# New to planted Tanks. Query on soil



## sanelsamuel (Jun 26, 2018)

I have a 10 gallon tank. I'm planning a planted tank setup. And i want to go NPT (so no ferts, no co2, filter <maybe>). I did quiet a bit of reading on this topic. However, I'm really confused about the substrate choices. 
I'm planning to go for vermicompost and coco peat (mixture of both) and cap it off with gravel.
Would this be a good choice? 
What ratio should i mix vermicompost & coco peat?
Also what ratios of NPK should i look for on the cover?
Any other additions required like laterite, perlite etc?

Any suggestions appreciated. (I'm based in India so MGOC is not available. Also no peat Moss.)

Thanks,
Sanel


----------



## hoppycalif (Apr 7, 2005)

Welcome to APC! Why not start this tank with natural soil, that you can find in a local farm, park, yard, etc?
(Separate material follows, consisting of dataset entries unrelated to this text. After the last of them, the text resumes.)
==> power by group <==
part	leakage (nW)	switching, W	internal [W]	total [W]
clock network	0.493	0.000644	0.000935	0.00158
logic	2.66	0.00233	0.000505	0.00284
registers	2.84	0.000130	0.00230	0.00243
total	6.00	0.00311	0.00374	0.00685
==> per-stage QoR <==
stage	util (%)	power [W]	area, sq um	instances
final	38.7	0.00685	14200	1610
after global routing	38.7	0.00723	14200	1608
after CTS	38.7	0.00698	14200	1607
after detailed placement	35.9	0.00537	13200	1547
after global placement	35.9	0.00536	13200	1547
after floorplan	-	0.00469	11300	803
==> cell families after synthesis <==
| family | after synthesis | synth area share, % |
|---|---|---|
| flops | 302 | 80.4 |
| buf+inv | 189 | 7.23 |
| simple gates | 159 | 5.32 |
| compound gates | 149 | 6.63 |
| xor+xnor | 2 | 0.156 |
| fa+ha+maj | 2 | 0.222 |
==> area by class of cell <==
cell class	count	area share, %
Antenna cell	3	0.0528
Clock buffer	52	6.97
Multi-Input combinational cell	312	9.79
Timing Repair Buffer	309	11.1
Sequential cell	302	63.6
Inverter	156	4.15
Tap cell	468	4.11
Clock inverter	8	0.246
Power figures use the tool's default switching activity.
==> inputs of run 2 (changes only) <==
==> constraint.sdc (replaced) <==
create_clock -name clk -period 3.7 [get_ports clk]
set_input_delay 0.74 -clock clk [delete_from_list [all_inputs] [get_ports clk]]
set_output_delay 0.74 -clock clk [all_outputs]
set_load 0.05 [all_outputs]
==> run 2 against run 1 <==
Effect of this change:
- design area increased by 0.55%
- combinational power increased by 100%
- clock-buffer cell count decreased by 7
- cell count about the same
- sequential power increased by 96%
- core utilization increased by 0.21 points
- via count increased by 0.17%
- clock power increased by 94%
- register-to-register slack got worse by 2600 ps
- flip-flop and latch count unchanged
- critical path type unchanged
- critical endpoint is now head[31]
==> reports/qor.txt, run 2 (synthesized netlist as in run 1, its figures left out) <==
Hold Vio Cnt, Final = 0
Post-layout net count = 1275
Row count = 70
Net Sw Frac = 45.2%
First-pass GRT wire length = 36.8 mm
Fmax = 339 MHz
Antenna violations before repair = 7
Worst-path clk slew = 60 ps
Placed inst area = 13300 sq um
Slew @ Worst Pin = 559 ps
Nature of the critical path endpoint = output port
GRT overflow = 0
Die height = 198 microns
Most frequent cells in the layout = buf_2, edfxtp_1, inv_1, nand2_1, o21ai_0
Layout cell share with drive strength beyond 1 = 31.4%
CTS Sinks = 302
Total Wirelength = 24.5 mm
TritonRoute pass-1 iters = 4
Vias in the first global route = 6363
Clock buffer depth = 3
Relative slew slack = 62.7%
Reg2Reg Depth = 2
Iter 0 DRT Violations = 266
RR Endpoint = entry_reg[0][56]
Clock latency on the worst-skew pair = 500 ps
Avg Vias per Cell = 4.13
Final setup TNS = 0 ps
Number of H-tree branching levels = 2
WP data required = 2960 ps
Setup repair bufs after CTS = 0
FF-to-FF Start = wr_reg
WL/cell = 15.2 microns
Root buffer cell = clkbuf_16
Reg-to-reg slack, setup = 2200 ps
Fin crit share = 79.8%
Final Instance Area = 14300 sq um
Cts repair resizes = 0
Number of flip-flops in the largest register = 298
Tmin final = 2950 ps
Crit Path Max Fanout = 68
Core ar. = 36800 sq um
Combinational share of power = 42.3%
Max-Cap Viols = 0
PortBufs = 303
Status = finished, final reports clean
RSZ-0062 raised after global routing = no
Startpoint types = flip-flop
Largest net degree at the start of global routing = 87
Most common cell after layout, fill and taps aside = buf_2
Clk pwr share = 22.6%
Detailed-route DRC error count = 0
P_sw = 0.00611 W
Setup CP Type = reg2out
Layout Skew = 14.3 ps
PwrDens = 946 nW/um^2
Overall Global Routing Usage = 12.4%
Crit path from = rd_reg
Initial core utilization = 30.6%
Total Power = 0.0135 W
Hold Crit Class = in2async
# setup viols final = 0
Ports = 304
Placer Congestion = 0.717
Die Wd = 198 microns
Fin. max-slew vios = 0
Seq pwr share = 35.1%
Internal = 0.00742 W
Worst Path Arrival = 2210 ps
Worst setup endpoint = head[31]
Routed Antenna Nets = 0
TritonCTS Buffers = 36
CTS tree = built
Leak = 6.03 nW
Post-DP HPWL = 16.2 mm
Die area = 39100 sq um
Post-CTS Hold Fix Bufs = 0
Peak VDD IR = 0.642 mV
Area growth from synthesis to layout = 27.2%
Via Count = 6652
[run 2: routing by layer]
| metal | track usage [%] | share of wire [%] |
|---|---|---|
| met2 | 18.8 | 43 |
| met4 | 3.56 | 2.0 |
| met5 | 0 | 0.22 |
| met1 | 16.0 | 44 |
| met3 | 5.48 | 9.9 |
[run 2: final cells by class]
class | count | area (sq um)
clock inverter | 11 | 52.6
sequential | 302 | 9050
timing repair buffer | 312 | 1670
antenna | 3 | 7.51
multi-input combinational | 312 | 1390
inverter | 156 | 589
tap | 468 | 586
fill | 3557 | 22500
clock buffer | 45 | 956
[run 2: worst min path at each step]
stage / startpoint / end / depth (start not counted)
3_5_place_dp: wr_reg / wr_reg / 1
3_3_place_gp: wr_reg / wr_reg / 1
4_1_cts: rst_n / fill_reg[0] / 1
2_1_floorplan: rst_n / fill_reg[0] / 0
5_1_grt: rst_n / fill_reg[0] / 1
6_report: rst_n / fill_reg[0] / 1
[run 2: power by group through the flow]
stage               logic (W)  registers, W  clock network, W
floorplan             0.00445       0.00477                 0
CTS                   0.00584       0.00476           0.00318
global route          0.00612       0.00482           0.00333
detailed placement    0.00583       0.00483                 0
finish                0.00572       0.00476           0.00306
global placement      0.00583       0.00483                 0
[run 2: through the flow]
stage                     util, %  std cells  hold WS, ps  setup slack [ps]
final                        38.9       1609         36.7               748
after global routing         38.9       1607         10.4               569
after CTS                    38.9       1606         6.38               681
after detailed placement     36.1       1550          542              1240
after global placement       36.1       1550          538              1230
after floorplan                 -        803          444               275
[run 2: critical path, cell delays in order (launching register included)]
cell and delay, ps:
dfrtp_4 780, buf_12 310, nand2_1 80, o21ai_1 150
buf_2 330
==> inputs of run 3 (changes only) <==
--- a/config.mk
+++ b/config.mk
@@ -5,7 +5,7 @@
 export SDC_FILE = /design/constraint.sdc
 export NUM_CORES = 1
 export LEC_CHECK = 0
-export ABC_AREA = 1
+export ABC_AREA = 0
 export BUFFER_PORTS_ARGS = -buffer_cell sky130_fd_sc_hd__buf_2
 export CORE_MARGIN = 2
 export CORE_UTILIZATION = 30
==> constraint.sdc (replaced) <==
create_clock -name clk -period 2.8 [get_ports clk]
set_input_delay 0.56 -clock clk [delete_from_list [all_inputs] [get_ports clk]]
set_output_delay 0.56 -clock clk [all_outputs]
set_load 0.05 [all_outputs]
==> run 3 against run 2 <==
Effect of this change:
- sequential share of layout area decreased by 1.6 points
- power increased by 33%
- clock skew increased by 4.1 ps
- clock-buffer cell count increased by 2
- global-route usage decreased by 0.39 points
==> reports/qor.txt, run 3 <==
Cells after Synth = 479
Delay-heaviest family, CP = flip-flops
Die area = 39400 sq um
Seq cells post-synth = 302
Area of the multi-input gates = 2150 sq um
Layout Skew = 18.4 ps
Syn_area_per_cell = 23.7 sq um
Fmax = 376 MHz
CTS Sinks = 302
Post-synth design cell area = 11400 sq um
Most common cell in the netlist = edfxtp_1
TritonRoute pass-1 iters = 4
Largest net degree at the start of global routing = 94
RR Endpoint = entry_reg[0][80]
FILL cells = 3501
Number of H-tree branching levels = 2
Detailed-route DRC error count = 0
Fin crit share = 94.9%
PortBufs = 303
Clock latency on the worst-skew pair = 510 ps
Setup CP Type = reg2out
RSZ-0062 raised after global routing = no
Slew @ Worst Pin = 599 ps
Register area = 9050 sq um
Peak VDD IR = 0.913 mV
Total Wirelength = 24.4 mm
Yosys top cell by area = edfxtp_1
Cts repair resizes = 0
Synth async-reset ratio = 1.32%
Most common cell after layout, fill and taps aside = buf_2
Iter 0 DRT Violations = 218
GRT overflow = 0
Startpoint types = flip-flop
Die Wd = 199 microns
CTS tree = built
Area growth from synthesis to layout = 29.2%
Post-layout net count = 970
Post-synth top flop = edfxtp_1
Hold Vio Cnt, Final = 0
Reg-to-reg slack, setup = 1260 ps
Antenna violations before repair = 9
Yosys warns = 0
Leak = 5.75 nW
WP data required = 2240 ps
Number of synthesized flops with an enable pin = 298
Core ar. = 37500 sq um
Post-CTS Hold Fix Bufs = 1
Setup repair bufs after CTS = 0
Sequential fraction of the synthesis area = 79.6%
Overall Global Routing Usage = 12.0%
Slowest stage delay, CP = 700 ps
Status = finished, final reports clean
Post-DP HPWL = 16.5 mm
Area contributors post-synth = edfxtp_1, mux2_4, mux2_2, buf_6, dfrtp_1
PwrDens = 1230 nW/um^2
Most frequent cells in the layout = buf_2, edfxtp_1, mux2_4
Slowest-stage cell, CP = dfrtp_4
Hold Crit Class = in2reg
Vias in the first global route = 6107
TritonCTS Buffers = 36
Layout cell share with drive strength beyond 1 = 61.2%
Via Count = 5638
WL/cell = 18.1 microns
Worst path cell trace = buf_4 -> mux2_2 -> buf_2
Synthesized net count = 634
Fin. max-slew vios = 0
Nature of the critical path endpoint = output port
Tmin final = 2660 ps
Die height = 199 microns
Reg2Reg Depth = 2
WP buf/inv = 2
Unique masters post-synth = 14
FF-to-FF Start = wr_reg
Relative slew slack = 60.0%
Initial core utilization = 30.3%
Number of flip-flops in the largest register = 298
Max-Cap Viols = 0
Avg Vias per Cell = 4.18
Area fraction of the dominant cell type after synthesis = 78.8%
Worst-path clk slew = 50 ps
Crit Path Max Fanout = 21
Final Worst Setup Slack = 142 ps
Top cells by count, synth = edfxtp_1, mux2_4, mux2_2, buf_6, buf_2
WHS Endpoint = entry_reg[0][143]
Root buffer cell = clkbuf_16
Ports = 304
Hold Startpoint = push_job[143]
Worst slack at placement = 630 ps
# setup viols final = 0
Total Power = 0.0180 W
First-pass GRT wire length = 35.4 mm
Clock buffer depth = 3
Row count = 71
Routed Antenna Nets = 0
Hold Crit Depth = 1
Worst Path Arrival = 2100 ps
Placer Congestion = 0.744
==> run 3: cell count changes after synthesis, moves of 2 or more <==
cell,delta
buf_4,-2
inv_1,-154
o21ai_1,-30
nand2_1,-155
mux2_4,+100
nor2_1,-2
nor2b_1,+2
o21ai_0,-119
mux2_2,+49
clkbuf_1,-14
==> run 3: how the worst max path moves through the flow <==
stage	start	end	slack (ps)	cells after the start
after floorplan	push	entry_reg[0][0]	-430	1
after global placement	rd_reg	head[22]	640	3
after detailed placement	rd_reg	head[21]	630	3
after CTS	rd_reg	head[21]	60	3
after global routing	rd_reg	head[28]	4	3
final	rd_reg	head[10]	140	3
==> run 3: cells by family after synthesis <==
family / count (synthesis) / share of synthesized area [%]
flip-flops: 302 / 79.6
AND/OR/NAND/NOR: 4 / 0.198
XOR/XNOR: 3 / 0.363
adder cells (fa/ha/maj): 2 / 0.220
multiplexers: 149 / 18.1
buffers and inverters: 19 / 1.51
I think what you are planning to use will be much more fertile than necessary or desirable.


----------



## sanelsamuel (Jun 26, 2018)

hoppycalif said:


> Welcome to APC! Why not start this tank with natural soil, that you can find in a local farm, park, yard, etc? I think what you are planning to use will be much more fertile than necessary or desirable.


 thank u for the advice.. but wouldn't the properties of that soil be a conern? Either that or I've read too many articles all over the place and confused myself.


----------



## Michael (Jul 20, 2010)

The first sticky thread at the top of this forum has a very detailed discussion of soil. Like Hoppy, I suspect that the vermicompost and coir will be too fertile for aquarium use. In other words, too many nutrients cause problems like algae growth. A natural soil of normal fertility that has not been treated with synthetic fertilizers or pesticides would be a better choice.

I have used my own vermicompost in aquariums, but it was only about 10-20% of the mix. And it didn't give better results than natural soil.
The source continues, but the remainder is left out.